I'm not disagreeing about not flying dogs but to be fair how many dogs were flown in that year. 39 deaths seems like a lot but it is a very different number statistically if 100 or 10000 dogs flew.

To the OP, I've never flown with a pet so I have no help. I do have a friend who often flew with a dog for shows. I remember her telling a story once about raising a ruckus because the flight staff hadn't given her the ticket saying the dog was on board and the were getting ready to take off. So make sure you understand what should be happeneing and follow through to make sure everything is going as it should. If at all possible I would pay extra for a nonstop flight.


----------



## Dallas Gold (Dec 22, 2007)

coffenut said:


> Flying is never "ideal" and personally I think that a cross country car ride would be more fun ... then again I love to drive. However, sometimes that is just not an option. I would rather help alleviate someone's fears about flying their dog than inundate them with horror stories about what could go wrong (I'm not saying that you are doing this but that seems to be the trend of this particular thread). I think everyone on this board loves and cares deeply for their animals and no one wants to cause them undue stress. I also know of eight people personally that were too scared of flying their animals and driving was NOT an option that they actually gave up their animals rather than fly them to the new home. My animals are my children. If I could ride with them in the hold, I would.
> 
> I do agree that if you have an elderly or sickly dog, a vet check is essential before embarking on this journey. The fact of the matter is that there are no guarantees. Ever. Whether you are human or fur covered. Work with the airlines. If you are flying at the height of summer, try to route yourself through places where they don't fry eggs on the sidewalk . If you are rerouted for some reason (ie human medical emergency), see if you can check on your kid before the plane takes off again.
> 
> ...


I truly appreciate what you are saying, but unfortunately, to point out the risks it is necessary to point out the horrors, otherwise people will be unaware of the consequences. I'd rather be aware of the worst-case situation before making a decision this important rather than go into it blindly and be shocked if something horrific happened or I emotionally scarred an animal. Those "in the know" who work in the industry or see these animals on the tarmac and in the plane bellies want people to realize this could very well be a life threatening (or life changing) situation for their pet if not approached with the utmost consideration and forethought, weighing the risk for each individual animal. 

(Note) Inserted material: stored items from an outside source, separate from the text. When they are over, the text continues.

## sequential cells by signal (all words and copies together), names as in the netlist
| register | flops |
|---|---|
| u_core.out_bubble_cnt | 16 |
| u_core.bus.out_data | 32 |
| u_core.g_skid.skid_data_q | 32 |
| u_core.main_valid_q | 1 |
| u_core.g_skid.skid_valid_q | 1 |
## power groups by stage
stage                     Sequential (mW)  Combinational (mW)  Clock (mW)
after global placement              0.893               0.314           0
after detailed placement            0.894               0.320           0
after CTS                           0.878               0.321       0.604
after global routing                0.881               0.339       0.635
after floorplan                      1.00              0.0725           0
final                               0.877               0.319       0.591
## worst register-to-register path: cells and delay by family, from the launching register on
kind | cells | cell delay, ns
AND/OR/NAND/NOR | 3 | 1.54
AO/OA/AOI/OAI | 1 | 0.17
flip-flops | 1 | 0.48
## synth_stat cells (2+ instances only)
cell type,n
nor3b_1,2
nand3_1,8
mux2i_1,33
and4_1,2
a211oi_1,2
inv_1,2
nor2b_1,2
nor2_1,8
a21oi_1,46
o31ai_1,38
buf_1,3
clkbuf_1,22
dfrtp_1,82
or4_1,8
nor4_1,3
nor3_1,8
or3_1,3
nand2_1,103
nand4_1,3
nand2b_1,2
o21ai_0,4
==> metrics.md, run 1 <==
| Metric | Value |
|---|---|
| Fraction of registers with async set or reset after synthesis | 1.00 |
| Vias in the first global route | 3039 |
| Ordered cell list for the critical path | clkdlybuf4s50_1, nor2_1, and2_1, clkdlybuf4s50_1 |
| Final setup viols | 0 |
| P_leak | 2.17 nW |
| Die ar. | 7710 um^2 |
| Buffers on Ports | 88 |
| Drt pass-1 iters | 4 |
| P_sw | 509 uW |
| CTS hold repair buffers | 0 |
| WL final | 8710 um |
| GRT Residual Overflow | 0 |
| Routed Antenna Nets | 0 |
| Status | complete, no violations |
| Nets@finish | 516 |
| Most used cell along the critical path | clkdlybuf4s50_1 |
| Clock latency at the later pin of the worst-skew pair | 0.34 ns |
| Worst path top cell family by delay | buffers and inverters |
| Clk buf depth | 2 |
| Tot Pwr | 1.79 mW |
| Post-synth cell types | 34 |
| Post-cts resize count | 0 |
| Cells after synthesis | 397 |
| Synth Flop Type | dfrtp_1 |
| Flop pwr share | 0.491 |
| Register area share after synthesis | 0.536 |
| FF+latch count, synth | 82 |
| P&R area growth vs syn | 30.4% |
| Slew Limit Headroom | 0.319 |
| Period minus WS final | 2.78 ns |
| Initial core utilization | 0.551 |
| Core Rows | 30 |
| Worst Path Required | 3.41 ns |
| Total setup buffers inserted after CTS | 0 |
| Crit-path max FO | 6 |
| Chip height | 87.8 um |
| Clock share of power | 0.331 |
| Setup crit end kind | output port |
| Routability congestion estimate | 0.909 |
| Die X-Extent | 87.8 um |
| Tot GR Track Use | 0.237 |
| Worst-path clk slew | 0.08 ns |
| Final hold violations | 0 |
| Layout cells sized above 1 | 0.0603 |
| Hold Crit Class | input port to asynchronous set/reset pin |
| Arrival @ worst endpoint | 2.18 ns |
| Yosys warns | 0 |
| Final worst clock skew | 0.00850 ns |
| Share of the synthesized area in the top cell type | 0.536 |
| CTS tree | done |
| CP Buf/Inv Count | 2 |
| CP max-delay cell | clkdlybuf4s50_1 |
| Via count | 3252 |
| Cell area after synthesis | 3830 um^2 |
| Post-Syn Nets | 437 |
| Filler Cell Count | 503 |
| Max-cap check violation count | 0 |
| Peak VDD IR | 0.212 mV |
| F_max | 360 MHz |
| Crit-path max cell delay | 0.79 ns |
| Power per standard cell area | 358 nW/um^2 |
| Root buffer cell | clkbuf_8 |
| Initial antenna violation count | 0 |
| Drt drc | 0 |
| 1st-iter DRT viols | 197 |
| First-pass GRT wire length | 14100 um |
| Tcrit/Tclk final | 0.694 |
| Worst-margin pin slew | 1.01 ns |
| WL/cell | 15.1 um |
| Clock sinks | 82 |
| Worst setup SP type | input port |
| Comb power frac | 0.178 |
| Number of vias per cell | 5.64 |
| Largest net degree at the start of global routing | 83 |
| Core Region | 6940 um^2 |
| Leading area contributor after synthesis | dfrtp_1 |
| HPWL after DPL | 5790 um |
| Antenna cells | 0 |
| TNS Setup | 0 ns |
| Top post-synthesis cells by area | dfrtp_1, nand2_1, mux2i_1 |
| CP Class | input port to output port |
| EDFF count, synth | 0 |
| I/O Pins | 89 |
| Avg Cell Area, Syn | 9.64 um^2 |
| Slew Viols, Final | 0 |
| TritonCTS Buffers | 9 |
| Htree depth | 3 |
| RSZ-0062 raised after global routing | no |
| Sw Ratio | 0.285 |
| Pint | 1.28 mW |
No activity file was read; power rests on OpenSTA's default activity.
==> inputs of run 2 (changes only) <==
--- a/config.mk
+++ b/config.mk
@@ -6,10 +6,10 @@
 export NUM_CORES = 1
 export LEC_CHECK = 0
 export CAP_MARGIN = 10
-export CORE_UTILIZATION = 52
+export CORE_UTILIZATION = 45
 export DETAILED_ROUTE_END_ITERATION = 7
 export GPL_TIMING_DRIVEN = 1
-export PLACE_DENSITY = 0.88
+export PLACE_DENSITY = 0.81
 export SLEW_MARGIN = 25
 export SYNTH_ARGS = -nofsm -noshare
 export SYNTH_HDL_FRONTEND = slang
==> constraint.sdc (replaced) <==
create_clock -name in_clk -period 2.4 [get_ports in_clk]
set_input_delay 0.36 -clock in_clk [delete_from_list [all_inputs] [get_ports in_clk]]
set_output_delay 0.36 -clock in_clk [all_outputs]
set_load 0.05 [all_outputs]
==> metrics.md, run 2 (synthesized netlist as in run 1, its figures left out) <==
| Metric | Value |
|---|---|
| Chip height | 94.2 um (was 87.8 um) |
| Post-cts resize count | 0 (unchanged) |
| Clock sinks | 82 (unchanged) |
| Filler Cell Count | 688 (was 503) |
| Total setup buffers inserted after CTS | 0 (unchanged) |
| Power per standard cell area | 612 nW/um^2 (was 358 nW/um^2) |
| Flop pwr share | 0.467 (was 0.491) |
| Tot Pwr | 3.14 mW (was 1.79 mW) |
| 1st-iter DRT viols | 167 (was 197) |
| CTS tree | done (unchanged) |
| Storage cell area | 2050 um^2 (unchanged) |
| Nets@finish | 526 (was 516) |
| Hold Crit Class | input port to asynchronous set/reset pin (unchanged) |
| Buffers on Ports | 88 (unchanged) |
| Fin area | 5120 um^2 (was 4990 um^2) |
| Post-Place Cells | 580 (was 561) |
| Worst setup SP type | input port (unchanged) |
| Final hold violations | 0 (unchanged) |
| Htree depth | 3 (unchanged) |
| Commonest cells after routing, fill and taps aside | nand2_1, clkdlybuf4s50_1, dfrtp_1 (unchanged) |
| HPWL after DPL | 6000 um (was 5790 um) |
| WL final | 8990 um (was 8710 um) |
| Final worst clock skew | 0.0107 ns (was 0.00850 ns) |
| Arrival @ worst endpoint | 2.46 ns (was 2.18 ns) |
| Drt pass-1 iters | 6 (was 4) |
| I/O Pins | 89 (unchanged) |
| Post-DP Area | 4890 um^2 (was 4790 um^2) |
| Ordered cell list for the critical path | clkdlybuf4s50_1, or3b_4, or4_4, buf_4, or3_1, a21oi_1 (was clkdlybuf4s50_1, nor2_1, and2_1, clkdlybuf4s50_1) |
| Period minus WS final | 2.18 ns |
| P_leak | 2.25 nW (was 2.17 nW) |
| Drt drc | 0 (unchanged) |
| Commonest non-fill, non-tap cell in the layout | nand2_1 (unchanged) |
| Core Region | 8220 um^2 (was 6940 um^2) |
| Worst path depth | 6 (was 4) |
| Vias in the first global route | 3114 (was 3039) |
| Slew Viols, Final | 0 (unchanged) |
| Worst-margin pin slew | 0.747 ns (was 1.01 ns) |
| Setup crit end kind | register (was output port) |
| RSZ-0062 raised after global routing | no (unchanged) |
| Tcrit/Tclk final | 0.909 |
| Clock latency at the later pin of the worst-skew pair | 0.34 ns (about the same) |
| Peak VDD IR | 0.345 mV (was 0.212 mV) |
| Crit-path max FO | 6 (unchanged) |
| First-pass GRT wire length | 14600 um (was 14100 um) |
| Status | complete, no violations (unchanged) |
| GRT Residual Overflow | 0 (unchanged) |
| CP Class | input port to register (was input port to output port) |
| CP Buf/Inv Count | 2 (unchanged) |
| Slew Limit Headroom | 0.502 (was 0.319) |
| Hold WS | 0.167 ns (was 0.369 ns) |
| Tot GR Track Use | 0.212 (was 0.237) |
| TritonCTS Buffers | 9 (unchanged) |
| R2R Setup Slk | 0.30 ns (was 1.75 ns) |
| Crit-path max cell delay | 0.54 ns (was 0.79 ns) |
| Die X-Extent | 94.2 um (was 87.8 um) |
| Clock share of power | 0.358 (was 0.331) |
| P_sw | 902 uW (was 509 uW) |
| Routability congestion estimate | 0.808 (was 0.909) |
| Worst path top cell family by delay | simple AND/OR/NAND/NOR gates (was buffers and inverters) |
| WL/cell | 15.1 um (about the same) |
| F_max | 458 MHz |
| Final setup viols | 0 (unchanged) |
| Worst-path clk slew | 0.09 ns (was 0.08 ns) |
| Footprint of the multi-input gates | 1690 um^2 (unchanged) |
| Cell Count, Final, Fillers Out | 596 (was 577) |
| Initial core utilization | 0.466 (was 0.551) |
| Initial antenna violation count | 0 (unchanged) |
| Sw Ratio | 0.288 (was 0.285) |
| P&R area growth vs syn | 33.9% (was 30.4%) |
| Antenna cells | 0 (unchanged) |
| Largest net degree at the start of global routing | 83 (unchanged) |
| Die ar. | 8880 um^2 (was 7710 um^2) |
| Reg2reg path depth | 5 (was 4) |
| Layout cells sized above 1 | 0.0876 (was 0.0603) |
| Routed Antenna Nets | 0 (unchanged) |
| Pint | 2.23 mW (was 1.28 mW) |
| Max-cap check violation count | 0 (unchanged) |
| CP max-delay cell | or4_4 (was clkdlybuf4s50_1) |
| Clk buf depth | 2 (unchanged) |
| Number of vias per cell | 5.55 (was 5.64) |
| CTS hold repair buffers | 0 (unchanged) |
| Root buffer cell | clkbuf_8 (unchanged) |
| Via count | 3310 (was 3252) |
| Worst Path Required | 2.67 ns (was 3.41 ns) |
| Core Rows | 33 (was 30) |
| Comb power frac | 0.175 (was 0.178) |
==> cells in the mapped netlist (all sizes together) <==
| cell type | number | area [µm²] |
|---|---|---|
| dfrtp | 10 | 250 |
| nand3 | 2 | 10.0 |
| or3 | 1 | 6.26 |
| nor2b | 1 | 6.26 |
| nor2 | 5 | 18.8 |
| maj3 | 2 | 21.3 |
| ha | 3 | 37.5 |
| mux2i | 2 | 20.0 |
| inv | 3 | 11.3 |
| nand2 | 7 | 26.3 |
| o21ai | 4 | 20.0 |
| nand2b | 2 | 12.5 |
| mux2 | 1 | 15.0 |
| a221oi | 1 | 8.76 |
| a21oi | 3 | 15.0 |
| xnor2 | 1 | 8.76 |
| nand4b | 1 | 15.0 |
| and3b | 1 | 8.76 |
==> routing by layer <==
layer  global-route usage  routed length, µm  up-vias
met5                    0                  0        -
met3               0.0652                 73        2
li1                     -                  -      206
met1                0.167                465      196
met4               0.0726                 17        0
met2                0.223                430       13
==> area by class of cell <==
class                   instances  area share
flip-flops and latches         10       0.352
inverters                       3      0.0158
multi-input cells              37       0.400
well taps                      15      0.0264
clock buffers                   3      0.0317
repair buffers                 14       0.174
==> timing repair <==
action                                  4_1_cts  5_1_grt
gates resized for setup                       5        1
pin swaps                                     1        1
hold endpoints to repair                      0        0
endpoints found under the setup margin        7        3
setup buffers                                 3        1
--- src/rtl/serializer_fifo.sv ---
// Wide-to-narrow serializer: one word per input handshake, emitted LSB-first as up to G_RATIO
// chunks with a last flag; a new word may load in the last-chunk cycle so output has no bubbles.
module serializer_fifo #(
   parameter int unsigned G_OUT_SIZE = 8,
   parameter int unsigned G_RATIO    = 4
) (
   input logic               clk_i,
   input logic               rst_i,
   serializer_fifo_if.slave  bus
);
   localparam int unsigned IW = G_OUT_SIZE * G_RATIO;
   localparam int unsigned CW = $clog2(G_RATIO) + 1;

   logic [IW-1:0] sh_q, sh_d;
   logic [CW-1:0] rem_q, rem_d;
   logic          valid_q, valid_d;
   logic [CW-1:0] cnt_eff;
   logic          last;
   logic          s_ready;
   logic          in_hs;
   logic          out_hs;

   assign last    = valid_q && (rem_q == CW'(1));
   // Combinational from m_ready_i so the next word can load in the final-chunk cycle.
   assign s_ready = !valid_q || (bus.m_ready_i && last);
   assign in_hs   = bus.s_valid_i && s_ready;
   assign out_hs  = valid_q && bus.m_ready_i;

   assign bus.s_ready_o = s_ready;
   assign bus.m_valid_o = valid_q;
   assign bus.m_data_o  = sh_q[G_OUT_SIZE-1:0];
   assign bus.m_last_o  = last;

   always_comb begin
      cnt_eff = bus.s_count_i;
      if ((bus.s_count_i == '0) || (bus.s_count_i > CW'(G_RATIO))) begin
         cnt_eff = CW'(G_RATIO);
      end

      sh_d    = sh_q;
      rem_d   = rem_q;
      valid_d = valid_q;
      if (in_hs) begin
         sh_d    = bus.s_data_i;
         rem_d   = cnt_eff;
         valid_d = 1'b1;
      end else if (out_hs) begin
         if (rem_q > CW'(1)) begin
            sh_d  = sh_q >> G_OUT_SIZE;
            rem_d = rem_q - CW'(1);
         end else begin
            valid_d = 1'b0;
            rem_d   = '0;
         end
      end
   end

   always_ff @(posedge clk_i) begin
      if (rst_i) begin
         sh_q    <= '0;
         rem_q   <= '0;
         valid_q <= 1'b0;
      end else begin
         sh_q    <= sh_d;
         rem_q   <= rem_d;
         valid_q <= valid_d;
      end
   end
endmodule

Oh, and if there is an in-flight emergency and the plane is diverted, the goal is to get the plane up in the air and on to the destination after it is resolved--they may not let a passenger go check on their animal, simply because they may be landing in an airport where there aren't employees/contracted independents to do just that. I was diverted once to Oklahoma City after midnight due to storms at DFW. The airport terminal was closed, no employees around and they had to find a contractor to refuel so we could take off again to our original destination. It took a while. It would have been impossible to check on a pet in the cargo hold of that plane during that time.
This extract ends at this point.